Entries provided:
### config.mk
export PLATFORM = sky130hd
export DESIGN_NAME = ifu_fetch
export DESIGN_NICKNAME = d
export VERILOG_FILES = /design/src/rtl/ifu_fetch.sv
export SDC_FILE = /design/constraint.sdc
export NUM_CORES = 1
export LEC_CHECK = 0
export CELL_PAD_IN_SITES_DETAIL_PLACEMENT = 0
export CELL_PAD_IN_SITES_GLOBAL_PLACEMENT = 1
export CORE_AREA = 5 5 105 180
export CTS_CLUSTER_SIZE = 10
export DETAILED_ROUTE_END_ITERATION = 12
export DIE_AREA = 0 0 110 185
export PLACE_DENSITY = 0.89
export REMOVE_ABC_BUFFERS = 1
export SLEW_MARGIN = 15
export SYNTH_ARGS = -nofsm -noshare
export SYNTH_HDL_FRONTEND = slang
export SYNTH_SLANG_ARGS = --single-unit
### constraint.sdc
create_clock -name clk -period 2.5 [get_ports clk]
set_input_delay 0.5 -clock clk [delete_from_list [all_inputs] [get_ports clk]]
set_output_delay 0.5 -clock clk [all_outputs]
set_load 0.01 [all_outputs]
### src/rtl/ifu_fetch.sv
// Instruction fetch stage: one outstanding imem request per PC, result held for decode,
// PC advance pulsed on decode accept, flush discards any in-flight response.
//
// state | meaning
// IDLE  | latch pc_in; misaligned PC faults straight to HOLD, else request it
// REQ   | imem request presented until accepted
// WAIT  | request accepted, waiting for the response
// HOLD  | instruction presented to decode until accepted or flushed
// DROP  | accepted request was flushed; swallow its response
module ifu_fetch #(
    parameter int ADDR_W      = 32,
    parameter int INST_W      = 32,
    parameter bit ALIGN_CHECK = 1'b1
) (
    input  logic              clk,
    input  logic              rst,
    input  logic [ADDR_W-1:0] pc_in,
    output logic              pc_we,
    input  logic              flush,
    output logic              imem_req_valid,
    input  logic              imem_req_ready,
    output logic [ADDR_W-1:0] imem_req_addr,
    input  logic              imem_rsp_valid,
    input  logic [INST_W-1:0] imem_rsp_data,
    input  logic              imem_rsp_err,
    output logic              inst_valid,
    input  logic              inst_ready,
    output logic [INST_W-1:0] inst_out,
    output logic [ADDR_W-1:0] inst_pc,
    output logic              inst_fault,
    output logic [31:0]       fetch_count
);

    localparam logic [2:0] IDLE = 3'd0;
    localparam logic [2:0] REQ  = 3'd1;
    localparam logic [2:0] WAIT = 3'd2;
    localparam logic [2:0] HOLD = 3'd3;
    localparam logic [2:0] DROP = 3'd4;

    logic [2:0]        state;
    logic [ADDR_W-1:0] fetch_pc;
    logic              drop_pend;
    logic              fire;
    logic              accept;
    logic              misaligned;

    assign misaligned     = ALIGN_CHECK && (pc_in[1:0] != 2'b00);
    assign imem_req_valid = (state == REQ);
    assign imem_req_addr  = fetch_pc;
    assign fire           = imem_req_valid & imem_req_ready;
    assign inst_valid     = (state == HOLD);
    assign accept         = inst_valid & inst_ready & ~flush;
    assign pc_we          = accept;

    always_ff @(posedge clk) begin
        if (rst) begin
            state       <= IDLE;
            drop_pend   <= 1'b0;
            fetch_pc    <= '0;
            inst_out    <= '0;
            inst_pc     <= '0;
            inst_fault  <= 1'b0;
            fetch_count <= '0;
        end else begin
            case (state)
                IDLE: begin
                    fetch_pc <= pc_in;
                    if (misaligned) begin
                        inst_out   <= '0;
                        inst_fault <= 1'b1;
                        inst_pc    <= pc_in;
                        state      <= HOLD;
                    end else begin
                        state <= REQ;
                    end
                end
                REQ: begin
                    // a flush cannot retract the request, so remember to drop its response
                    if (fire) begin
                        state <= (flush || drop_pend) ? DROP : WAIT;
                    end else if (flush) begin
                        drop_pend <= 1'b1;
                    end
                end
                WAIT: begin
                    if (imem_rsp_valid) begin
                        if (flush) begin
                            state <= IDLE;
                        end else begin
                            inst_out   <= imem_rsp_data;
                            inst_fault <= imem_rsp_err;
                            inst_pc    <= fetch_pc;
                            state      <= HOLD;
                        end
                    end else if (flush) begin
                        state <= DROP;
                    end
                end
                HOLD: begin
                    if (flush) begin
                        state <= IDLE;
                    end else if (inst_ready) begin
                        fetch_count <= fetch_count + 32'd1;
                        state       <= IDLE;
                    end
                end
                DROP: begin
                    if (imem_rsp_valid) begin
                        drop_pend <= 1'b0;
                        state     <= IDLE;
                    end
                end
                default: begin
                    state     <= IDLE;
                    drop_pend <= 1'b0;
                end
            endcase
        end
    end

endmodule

Your objective:
Output the full listing. Match it exactly.

Task output:
### config.mk
export PLATFORM = sky130hd
export DESIGN_NAME = ifu_fetch
export DESIGN_NICKNAME = d
export VERILOG_FILES = /design/src/rtl/ifu_fetch.sv
export SDC_FILE = /design/constraint.sdc
export NUM_CORES = 1
export LEC_CHECK = 0
export CELL_PAD_IN_SITES_DETAIL_PLACEMENT = 0
export CELL_PAD_IN_SITES_GLOBAL_PLACEMENT = 1
export CORE_AREA = 5 5 105 180
export CTS_CLUSTER_SIZE = 10
export DETAILED_ROUTE_END_ITERATION = 12
export DIE_AREA = 0 0 110 185
export PLACE_DENSITY = 0.89
export REMOVE_ABC_BUFFERS = 1
export SLEW_MARGIN = 15
export SYNTH_ARGS = -nofsm -noshare
export SYNTH_HDL_FRONTEND = slang
export SYNTH_SLANG_ARGS = --single-unit
### constraint.sdc
create_clock -name clk -period 2.5 [get_ports clk]
set_input_delay 0.5 -clock clk [delete_from_list [all_inputs] [get_ports clk]]
set_output_delay 0.5 -clock clk [all_outputs]
set_load 0.01 [all_outputs]
### src/rtl/ifu_fetch.sv
// Instruction fetch stage: one outstanding imem request per PC, result held for decode,
// PC advance pulsed on decode accept, flush discards any in-flight response.
//
// state | meaning
// IDLE  | latch pc_in; misaligned PC faults straight to HOLD, else request it
// REQ   | imem request presented until accepted
// WAIT  | request accepted, waiting for the response
// HOLD  | instruction presented to decode until accepted or flushed
// DROP  | accepted request was flushed; swallow its response
module ifu_fetch #(
    parameter int ADDR_W      = 32,
    parameter int INST_W      = 32,
    parameter bit ALIGN_CHECK = 1'b1
) (
    input  logic              clk,
    input  logic              rst,
    input  logic [ADDR_W-1:0] pc_in,
    output logic              pc_we,
    input  logic              flush,
    output logic              imem_req_valid,
    input  logic              imem_req_ready,
    output logic [ADDR_W-1:0] imem_req_addr,
    input  logic              imem_rsp_valid,
    input  logic [INST_W-1:0] imem_rsp_data,
    input  logic              imem_rsp_err,
    output logic              inst_valid,
    input  logic              inst_ready,
    output logic [INST_W-1:0] inst_out,
    output logic [ADDR_W-1:0] inst_pc,
    output logic              inst_fault,
    output logic [31:0]       fetch_count
);

    localparam logic [2:0] IDLE = 3'd0;
    localparam logic [2:0] REQ  = 3'd1;
    localparam logic [2:0] WAIT = 3'd2;
    localparam logic [2:0] HOLD = 3'd3;
    localparam logic [2:0] DROP = 3'd4;

    logic [2:0]        state;
    logic [ADDR_W-1:0] fetch_pc;
    logic              drop_pend;
    logic              fire;
    logic              accept;
    logic              misaligned;

    assign misaligned     = ALIGN_CHECK && (pc_in[1:0] != 2'b00);
    assign imem_req_valid = (state == REQ);
    assign imem_req_addr  = fetch_pc;
    assign fire           = imem_req_valid & imem_req_ready;
    assign inst_valid     = (state == HOLD);
    assign accept         = inst_valid & inst_ready & ~flush;
    assign pc_we          = accept;

    always_ff @(posedge clk) begin
        if (rst) begin
            state       <= IDLE;
            drop_pend   <= 1'b0;
            fetch_pc    <= '0;
            inst_out    <= '0;
            inst_pc     <= '0;
            inst_fault  <= 1'b0;
            fetch_count <= '0;
        end else begin
            case (state)
                IDLE: begin
                    fetch_pc <= pc_in;
                    if (misaligned) begin
                        inst_out   <= '0;
                        inst_fault <= 1'b1;
                        inst_pc    <= pc_in;
                        state      <= HOLD;
                    end else begin
                        state <= REQ;
                    end
                end
                REQ: begin
                    // a flush cannot retract the request, so remember to drop its response
                    if (fire) begin
                        state <= (flush || drop_pend) ? DROP : WAIT;
                    end else if (flush) begin
                        drop_pend <= 1'b1;
                    end
                end
                WAIT: begin
                    if (imem_rsp_valid) begin
                        if (flush) begin
                            state <= IDLE;
                        end else begin
                            inst_out   <= imem_rsp_data;
                            inst_fault <= imem_rsp_err;
                            inst_pc    <= fetch_pc;
                            state      <= HOLD;
                        end
                    end else if (flush) begin
                        state <= DROP;
                    end
                end
                HOLD: begin
                    if (flush) begin
                        state <= IDLE;
                    end else if (inst_ready) begin
                        fetch_count <= fetch_count + 32'd1;
                        state       <= IDLE;
                    end
                end
                DROP: begin
                    if (imem_rsp_valid) begin
                        drop_pend <= 1'b0;
                        state     <= IDLE;
                    end
                end
                default: begin
                    state     <= IDLE;
                    drop_pend <= 1'b0;
                end
            endcase
        end
    end

endmodule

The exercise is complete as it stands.